THE TASK — Both the line with "logic [Psize-1:0] stack_mem [Sdepth];" and the line with "OP_RET: begin" in the records below must appear in the output, along with every line between them, exactly and with nothing added.

INFORMATION SHOWN —
--- src/rtl/pc_stack.sv ---
// rtl/pc_stack.sv - picoMIPS program counter with return-address stack
module pc_stack #(
  parameter int Psize  = 5,
  parameter int Sdepth = 4,
  parameter int SPW    = $clog2(Sdepth + 1)
) (
  input logic       clk,
  input logic       reset,
  pc_stack_if.slave bus
);

  localparam logic [2:0] OP_INC  = 3'b000;
  localparam logic [2:0] OP_JMP  = 3'b001;
  localparam logic [2:0] OP_BRC  = 3'b010;
  localparam logic [2:0] OP_CALL = 3'b011;
  localparam logic [2:0] OP_RET  = 3'b100;
  localparam logic [2:0] OP_HOLD = 3'b101;

  logic [Psize-1:0] pc;
  logic [Psize-1:0] pc_next;
  logic [Psize-1:0] pc_inc;
  logic [Psize-1:0] pc_rel;
  logic [Psize-1:0] top_entry;
  logic [SPW-1:0]   sp;
  logic [Psize-1:0] stack_mem [Sdepth];
  logic             push;
  logic             pop;
  logic             fault_evt;
  logic             fault_q;
  logic             full;
  logic             empty;

  // Same-width unsigned add gives the two's-complement result modulo 2^Psize
  assign pc_inc = pc + Psize'(1);
  assign pc_rel = pc + bus.Offset;

  assign full  = (sp == SPW'(Sdepth));
  assign empty = (sp == '0);

  // Top of stack is the entry just below the occupancy count
  always_comb begin
    top_entry = '0;
    for (int i = 0; i < Sdepth; i++) begin
      if (sp == SPW'(i + 1)) begin
        top_entry = stack_mem[i];
      end
    end
  end

  // Decode the requested operation into next PC, stack action and fault event
  always_comb begin
    pc_next   = pc;
    push      = 1'b0;
    pop       = 1'b0;
    fault_evt = 1'b0;
    if (bus.PCen) begin
      case (bus.PCop)
        OP_INC:  pc_next = pc_inc;
        OP_JMP:  pc_next = bus.Branchaddr;
        OP_BRC:  pc_next = bus.Cond ? pc_rel : pc_inc;
        OP_CALL: begin
          if (!full) begin
            push    = 1'b1;
            pc_next = bus.Branchaddr;
          end else begin
            fault_evt = 1'b1;
          end
        end
        OP_RET: begin
          if (!empty) begin
            pop     = 1'b1;
            pc_next = top_entry;
          end else begin
            fault_evt = 1'b1;
          end
        end
        OP_HOLD: pc_next = pc;
        default: pc_next = pc_inc;
      endcase
    end
  end

  // PC, stack pointer and sticky fault; a new fault beats a same-cycle clear
  always_ff @(posedge clk or negedge reset) begin
    if (!reset) begin
      pc      <= '0;
      sp      <= '0;
      fault_q <= 1'b0;
    end else begin
      pc <= pc_next;
      if (push) begin
        sp <= sp + SPW'(1);
      end else if (pop) begin
        sp <= sp - SPW'(1);
      end
      if (fault_evt) begin
        fault_q <= 1'b1;
      end else if (bus.FaultClr) begin
        fault_q <= 1'b0;
      end
    end
  end

  // Stack storage is never reset; entries become meaningful only once pushed
  always_ff @(posedge clk) begin
    for (int i = 0; i < Sdepth; i++) begin
      if (reset && push && (sp == SPW'(i))) begin
        stack_mem[i] <= pc_inc;
      end
    end
  end

  assign bus.PCout   = pc;
  assign bus.SPcount = sp;
  assign bus.Full    = full;
  assign bus.Empty   = empty;
  assign bus.Fault   = fault_q;

endmodule
File: src/rtl/acc_cla_pkg.sv
// acc_cla_pkg: shared definitions for the streaming frame accumulator.
//   S_ACC / S_OUT : FSM state encodings (1 bit).
//   BW_DATA_DEF   : default operand/sum width.
//   FRAME_LEN_DEF : default number of operands per frame.
package acc_cla_pkg;

    localparam int unsigned BW_DATA_DEF   = 32;
    localparam int unsigned FRAME_LEN_DEF = 4;

    localparam logic [0:0] S_ACC = 1'b0;
    localparam logic [0:0] S_OUT = 1'b1;

endpackage

File: src/rtl/acc_cla_if.sv
// acc_cla_if: operand stream in, frame result out.
//   i_data/i_valid/o_ready : upstream operand handshake.
//   o_sum/o_ovf/o_valid/i_ready : downstream result handshake.
//   master : the side that produces operands and consumes results.
//   slave  : the accumulator.
interface acc_cla_if
    import acc_cla_pkg::*;
#(
    parameter int unsigned BW_DATA = BW_DATA_DEF
);
    logic [BW_DATA-1:0] i_data;
    logic               i_valid;
    logic               o_ready;
    logic [BW_DATA-1:0] o_sum;
    logic               o_ovf;
    logic               o_valid;
    logic               i_ready;

    modport master (
        output i_data, i_valid, i_ready,
        input  o_ready, o_sum, o_ovf, o_valid
    );

    modport slave (
        input  i_data, i_valid, i_ready,
        output o_ready, o_sum, o_ovf, o_valid
    );
endinterface

File: src/rtl/adder_cla.sv
// adder_cla: carry-lookahead adder built from 4-bit lookahead groups, with
// group generate/propagate feeding a group-level carry lookahead.
//   i_a, i_b : operands (BW bits, BW a multiple of 4)
//   i_c      : carry-in
//   o_s      : sum modulo 2^BW
//   o_c      : carry-out
module adder_cla #(
    parameter int unsigned BW = 32
) (
    input  logic [BW-1:0] i_a,
    input  logic [BW-1:0] i_b,
    input  logic          i_c,
    output logic [BW-1:0] o_s,
    output logic          o_c
);
    localparam int unsigned NG = BW / 4;

    logic [BW-1:0] g;
    logic [BW-1:0] p;
    logic [BW:0]   c;
    logic [NG-1:0] gg;
    logic [NG-1:0] gp;
    logic [NG:0]   gc;

    always_comb begin
        g  = i_a & i_b;
        p  = i_a ^ i_b;
        gg = '0;
        gp = '1;
        c  = '0;
        gc = '0;
        // group generate/propagate
        for (int unsigned k = 0; k < NG; k++) begin
            for (int unsigned j = 0; j < 4; j++) begin
                gg[k] = g[4*k+j] | (p[4*k+j] & gg[k]);
                gp[k] = gp[k] & p[4*k+j];
            end
        end
        // carry into each group
        gc[0] = i_c;
        for (int unsigned k = 0; k < NG; k++) begin
            gc[k+1] = gg[k] | (gp[k] & gc[k]);
        end
        // carries inside each group, seeded from the group carry
        for (int unsigned k = 0; k < NG; k++) begin
            c[4*k] = gc[k];
            for (int unsigned j = 0; j < 3; j++) begin
                c[4*k+j+1] = g[4*k+j] | (p[4*k+j] & c[4*k+j]);
            end
        end
        c[BW] = gc[NG];
        o_s   = p ^ c[BW-1:0];
        o_c   = c[BW];
    end
endmodule

File: src/rtl/acc_cla.sv
// acc_cla: streaming frame accumulator. Sums FRAME_LEN accepted operands per
// frame through adder_cla and presents the sum plus a sticky carry-out flag.
//   i_clk  : clock, rising edge
//   i_rstn : asynchronous active-low reset
//   bus    : acc_cla_if.slave (operand in, result out)
// Optional build macro ACC_CLA_SATURATE_EN: after the first carry-out of a
// frame the running sum is clamped to all-ones for the rest of the frame.
module acc_cla
    import acc_cla_pkg::*;
#(
    parameter int unsigned BW_DATA   = BW_DATA_DEF,
    parameter int unsigned FRAME_LEN = FRAME_LEN_DEF,
    parameter int unsigned BW_CNT    = $clog2(FRAME_LEN) + 1
) (
    input  logic     i_clk,
    input  logic     i_rstn,
    acc_cla_if.slave bus
);
    logic [0:0]         state;
    logic [BW_DATA-1:0] acc;
    logic [BW_CNT-1:0]  cnt;
    logic               ovf;
    logic [BW_DATA-1:0] sum_q;
    logic               ovf_q;
    logic               valid_q;

    logic [BW_DATA-1:0] add_s;
    logic               add_c;
    logic [BW_DATA-1:0] acc_nxt;
    logic               ovf_nxt;
    logic               last;

    adder_cla #(.BW(BW_DATA)) u_adder (
        .i_a (acc),
        .i_b (bus.i_data),
        .i_c (1'b0),
        .o_s (add_s),
        .o_c (add_c)
    );

    assign ovf_nxt = ovf | add_c;
`ifdef ACC_CLA_SATURATE_EN
    assign acc_nxt = ovf_nxt ? '1 : add_s;
`else
    assign acc_nxt = add_s;
`endif
    assign last = (cnt == BW_CNT'(FRAME_LEN - 1));

    assign bus.o_ready = (state == S_ACC);
    assign bus.o_sum   = sum_q;
    assign bus.o_ovf   = ovf_q;
    assign bus.o_valid = valid_q;

    always_ff @(posedge i_clk or negedge i_rstn) begin
        if (!i_rstn) begin
            state   <= S_ACC;
            acc     <= '0;
            cnt     <= '0;
            ovf     <= 1'b0;
            sum_q   <= '0;
            ovf_q   <= 1'b0;
            valid_q <= 1'b0;
        end else if (state == S_ACC) begin
            if (bus.i_valid) begin
                acc <= acc_nxt;
                ovf <= ovf_nxt;
                cnt <= cnt + 1'b1;
                if (last) begin
                    sum_q   <= acc_nxt;
                    ovf_q   <= ovf_nxt;
                    valid_q <= 1'b1;
                    state   <= S_OUT;
                end
            end
        end else begin
            if (bus.i_ready) begin
                valid_q <= 1'b0;
                acc     <= '0;
                cnt     <= '0;
                ovf     <= 1'b0;
                state   <= S_ACC;
            end
        end
    end
endmodule

File: src/flat_wrapper.sv
// flat-port wrapper written by rule: the top's interface ports become plain ports
module acc_cla_flat import acc_cla_pkg::*;
#(
    parameter int unsigned BW_DATA   = BW_DATA_DEF,
    parameter int unsigned FRAME_LEN = FRAME_LEN_DEF,
    parameter int unsigned BW_CNT    = $clog2(FRAME_LEN) + 1
)
  (i_clk, i_rstn, bus_i_data, bus_i_valid, bus_i_ready, bus_o_ready, bus_o_sum, bus_o_ovf, bus_o_valid);
  acc_cla_if #(.BW_DATA(BW_DATA)) bus_i ();
  input  logic i_clk;
  input  logic i_rstn;
  input wire logic [$bits(bus_i.i_data)-1:0] bus_i_data;
  input wire logic [$bits(bus_i.i_valid)-1:0] bus_i_valid;
  input wire logic [$bits(bus_i.i_ready)-1:0] bus_i_ready;
  output wire logic [$bits(bus_i.o_ready)-1:0] bus_o_ready;
  output wire logic [$bits(bus_i.o_sum)-1:0] bus_o_sum;
  output wire logic [$bits(bus_i.o_ovf)-1:0] bus_o_ovf;
  output wire logic [$bits(bus_i.o_valid)-1:0] bus_o_valid;
  assign bus_i.i_data = bus_i_data;
  assign bus_i.i_valid = bus_i_valid;
  assign bus_i.i_ready = bus_i_ready;
  assign bus_o_ready = bus_i.o_ready;
  assign bus_o_sum = bus_i.o_sum;
  assign bus_o_ovf = bus_i.o_ovf;
  assign bus_o_valid = bus_i.o_valid;
  acc_cla #(.BW_DATA(BW_DATA), .FRAME_LEN(FRAME_LEN), .BW_CNT(BW_CNT)) u_core (.i_clk(i_clk), .i_rstn(i_rstn), .bus(bus_i));
endmodule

YOUR RESPONSE —
  logic [Psize-1:0] stack_mem [Sdepth];
  logic             push;
  logic             pop;
  logic             fault_evt;
  logic             fault_q;
  logic             full;
  logic             empty;

  // Same-width unsigned add gives the two's-complement result modulo 2^Psize
  assign pc_inc = pc + Psize'(1);
  assign pc_rel = pc + bus.Offset;

  assign full  = (sp == SPW'(Sdepth));
  assign empty = (sp == '0);

  // Top of stack is the entry just below the occupancy count
  always_comb begin
    top_entry = '0;
    for (int i = 0; i < Sdepth; i++) begin
      if (sp == SPW'(i + 1)) begin
        top_entry = stack_mem[i];
      end
    end
  end

  // Decode the requested operation into next PC, stack action and fault event
  always_comb begin
    pc_next   = pc;
    push      = 1'b0;
    pop       = 1'b0;
    fault_evt = 1'b0;
    if (bus.PCen) begin
      case (bus.PCop)
        OP_INC:  pc_next = pc_inc;
        OP_JMP:  pc_next = bus.Branchaddr;
        OP_BRC:  pc_next = bus.Cond ? pc_rel : pc_inc;
        OP_CALL: begin
          if (!full) begin
            push    = 1'b1;
            pc_next = bus.Branchaddr;
          end else begin
            fault_evt = 1'b1;
          end
        end
        OP_RET: begin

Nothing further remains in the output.